- Source: Soviet submarine B-59
Soviet submarine B-59 (Russian: Б-59) was a Project 641 or Foxtrot-class diesel-electric submarine of the Soviet Navy. B-59 was stationed near Cuba during the 13-day Cuban Missile Crisis of October 1962 and was pursued and harassed by US Navy vessels. Senior officers in the submarine, out of contact with Moscow and the rest of the world and believing they were under attack and possibly at war, came close to firing a T-5 nuclear torpedo at the US ships.
Background
On the night of October 1, 1962, B-59, as the flagship of a detachment of sister ships B-4, B-36 and B-130, departed secretly from its base on the Kola Peninsula for the Cuban port of Mariel, close to Havana. The submarines, built in Leningrad in 1959-1961 and said to be "the best in the world", had a range of up to 26,000 miles and were each armed with 22 torpedoes, one with a nuclear warhead. They were sent to the Caribbean Sea in support of Soviet arms deliveries to Cuba in an operation known to the Soviets as Anadyr, which had been in preparation since March/April. The arms deliveries consisted of nuclear missiles for which launch facilities had been prepared on Cuba. The discovery of this precipitated a major confrontation between the US and Russia after the submarine group had put to sea. The submarines arrived at their assigned positions in the Sargasso Sea, east of Cuba, in the week [beginning] 20 October. US President Kennedy announced a blockade of Cuba on the evening of 22 October. The US was preparing a major airborne assault on the island. B-59's radio interception group heard Kennedy warn of the possibility of a thermonuclear conflict with the Soviet Union.

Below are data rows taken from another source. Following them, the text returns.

[src/rtl/lcg_stim_gen.sv]
// LCG stimulus engine: builds OUT_W-bit vectors from 32-bit LCG chunks.
// Define LCG_STIM_PREFETCH_EN for a shadow buffer giving back-to-back vectors.
module lcg_stim_gen
    import lcg_stim_pkg::*;
#(
    parameter int          OUT_W        = 263,
    parameter int          CNT_W        = 32,
    parameter logic [31:0] DEFAULT_SEED = 32'd1188332531
) (
    input  logic             clk,
    input  logic             rst_n,
    input  logic             seed_load,
    input  logic [31:0]      seed_in,
    input  logic             start,
    input  logic             abort,
    input  logic [CNT_W-1:0] num_vec,
    output logic             stim_valid,
    input  logic             stim_ready,
    output logic [OUT_W-1:0] stim_data,
    output logic             busy,
    output logic             done,
    output logic [CNT_W-1:0] vec_count
);

    localparam int NCHUNK = (OUT_W + 31) / 32;
    localparam int LASTW  = OUT_W - 32 * (NCHUNK - 1);
    localparam int CW     = $clog2(NCHUNK + 1);

    state_e           state_q, state_d;
    logic [CW-1:0]    cnt_q, cnt_d;
    logic [OUT_W-1:0] data_q, data_d;
    logic [CNT_W-1:0] vcnt_q, vcnt_d;

    logic        ld;
    logic [31:0] ld_val;
    logic        adv;
    logic [31:0] lcg_q;
    logic [31:0] lcg_nxt;
    logic        hs;
    logic        last_vec;

    lcg_core #(
        .SEED(DEFAULT_SEED)
    ) u_core (
        .clk       (clk),
        .rst_n     (rst_n),
        .load_i    (ld),
        .load_val_i(ld_val),
        .adv_i     (adv),
        .state_o   (lcg_q),
        .next_o    (lcg_nxt)
    );

    // Chunk k lands at bits [32k+31:32k]; the top chunk is truncated.
    function automatic logic [OUT_W-1:0] put_chunk(
        input logic [OUT_W-1:0] v,
        input logic [CW-1:0]    k,
        input logic [31:0]      w
    );
        logic [OUT_W-1:0] r;
        r = v;
        for (int i = 0; i < NCHUNK - 1; i++) begin
            if (k == CW'(i)) r[i*32 +: 32] = w;
        end
        if (k == CW'(NCHUNK - 1)) r[OUT_W-1 -: LASTW] = w[LASTW-1:0];
        return r;
    endfunction

    assign hs       = stim_valid && stim_ready;
    assign last_vec = (num_vec != '0) && (vcnt_q + 1'b1 == num_vec);

`ifdef LCG_STIM_PREFETCH_EN
    logic [OUT_W-1:0] sh_q, sh_d, sh_nxt;
    logic [CW-1:0]    scnt_q, scnt_d, scnt_nxt;
    logic [31:0]      snap_q, snap_d;
`else
    logic lcg_unused;
    assign lcg_unused = ^lcg_q;
`endif

    always_comb begin
        state_d = state_q;
        cnt_d   = cnt_q;
        data_d  = data_q;
        vcnt_d  = vcnt_q;
        ld      = 1'b0;
        ld_val  = seed_in;
        adv     = 1'b0;
`ifdef LCG_STIM_PREFETCH_EN
        sh_d     = sh_q;
        scnt_d   = scnt_q;
        snap_d   = snap_q;
        sh_nxt   = sh_q;
        scnt_nxt = scnt_q;
`endif
        unique case (state_q)
            IDLE, DONE: begin
                ld = seed_load;
                if (start) begin
                    state_d = FILL;
                    cnt_d   = '0;
                    vcnt_d  = '0;
                end
            end
            FILL: begin
                if (abort) begin
                    state_d = DONE;
                end else begin
                    adv    = 1'b1;
                    data_d = put_chunk(data_q, cnt_q, lcg_nxt);
                    if (cnt_q == CW'(NCHUNK - 1)) begin
                        state_d = PRESENT;
                        cnt_d   = '0;
`ifdef LCG_STIM_PREFETCH_EN
                        snap_d = lcg_nxt;
`endif
                    end else begin
                        cnt_d = cnt_q + 1'b1;
                    end
                end
            end
            PRESENT: begin
`ifdef LCG_STIM_PREFETCH_EN
                if (scnt_q != CW'(NCHUNK)) begin
                    adv      = 1'b1;
                    sh_nxt   = put_chunk(sh_q, scnt_q, lcg_nxt);
                    scnt_nxt = scnt_q + 1'b1;
                end
`endif
                if (hs) begin
                    vcnt_d = (&vcnt_q) ? vcnt_q : vcnt_q + 1'b1;
                end
                if (abort || (hs && last_vec)) begin
                    state_d = DONE;
`ifdef LCG_STIM_PREFETCH_EN
                    // Rewind prefetched steps so runs continue the sequence.
                    ld     = 1'b1;
                    ld_val = snap_q;
                    scnt_d = '0;
`endif
                end else if (hs) begin
`ifdef LCG_STIM_PREFETCH_EN
                    data_d = sh_nxt;
                    scnt_d = '0;
                    if (scnt_nxt == CW'(NCHUNK)) begin
                        state_d = PRESENT;
                        snap_d  = adv ? lcg_nxt : lcg_q;
                    end else begin
                        state_d = FILL;
                        cnt_d   = scnt_nxt;
                    end
`else
                    state_d = FILL;
                    cnt_d   = '0;
`endif
                end
`ifdef LCG_STIM_PREFETCH_EN
                else begin
                    sh_d   = sh_nxt;
                    scnt_d = scnt_nxt;
                end
`endif
            end
            default: state_d = IDLE;
        endcase
    end

    always_ff @(posedge clk or negedge rst_n) begin
        if (!rst_n) begin
            state_q <= IDLE;
            cnt_q   <= '0;
            data_q  <= '0;
            vcnt_q  <= '0;
        end else begin
            state_q <= state_d;
            cnt_q   <= cnt_d;
            data_q  <= data_d;
            vcnt_q  <= vcnt_d;
        end
    end

`ifdef LCG_STIM_PREFETCH_EN
    always_ff @(posedge clk or negedge rst_n) begin
        if (!rst_n) begin
            sh_q   <= '0;
            scnt_q <= '0;
            snap_q <= '0;
        end else begin
            sh_q   <= sh_d;
            scnt_q <= scnt_d;
            snap_q <= snap_d;
        end
    end
`endif

    assign stim_valid = (state_q == PRESENT);
    assign busy       = (state_q == FILL) || (state_q == PRESENT);
    assign done       = (state_q == DONE);
    assign stim_data  = data_q;
    assign vec_count  = vcnt_q;

endmodule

The need for the utmost secrecy had been emphasised, but B-130 was forced to surface on the night of October 25 after all three of its engines broke down, which revealed their presence. The US Navy sent more than 200 combat surface ships, almost 200 shore-based aircraft, four aircraft carrier search and assault groups with 50-60 planes on each, to search for them, and destroyers charged with finding and destroying them if military action started. The submarines were pursued for several days, and US Naval Command ordered that any submarine discovered in the area should be made to surface and be identified. The US Navy had an existing tactical protocol against diesel submarines called "hunt to exhaustion". Commanders of US ships were instructed to be ready to attack if a submarine refused to surface. Kennedy was informed about the discovery of the Soviet submarines on the morning of October 27.
On October 27, blockading units of the United States Navy, an aircraft carrier-based search and attack group consisting of the aircraft carrier USS Randolph and 11 destroyers, using multi-frequency sonars, Julie sonobouys, towed sono-locators, radio hydroacoustic buoys and "all means available", detected B-59 off the coast of Cuba and used grenade explosions as a signal to surface. USS Cony, who first detected the sub, USS Beale and other destroyers began dropping signalling depth charges of the type used for naval training which contained very little charge and were not intended to cause damage. Messages from the US Navy stating the type of depth charges being used did not reach B-59 or, it seems, Soviet naval HQ.
= Nuclear close call
=B-59 had not been in contact with Moscow for several days. The submarine's crew had been picking up US civilian radio broadcasts, but once they began attempting to hide from pursuers the vessel had to run too deep to monitor radio traffic and those on board did not know whether or not war had broken out. Conditions inside the submarine were becoming extremely difficult for the crew, who were suffering from lack of ventilation, diesel fumes and high levels of CO2, high temperatures and limited reserves of drinking water. Crew members were collapsing from heat stroke. The vessel was under attack for about four hours. When it was finally hit with something stronger than depth charges, the captain of the submarine, Valentin Grigoryevich Savitsky, "totally exhausted", became furious and ordered the officer assigned to the nuclear torpedo to assemble it to battle readiness. He is stated to have said, "Maybe the war has already started ... We're going to blast them now. We will die, but we will sink them all. We will not disgrace our navy."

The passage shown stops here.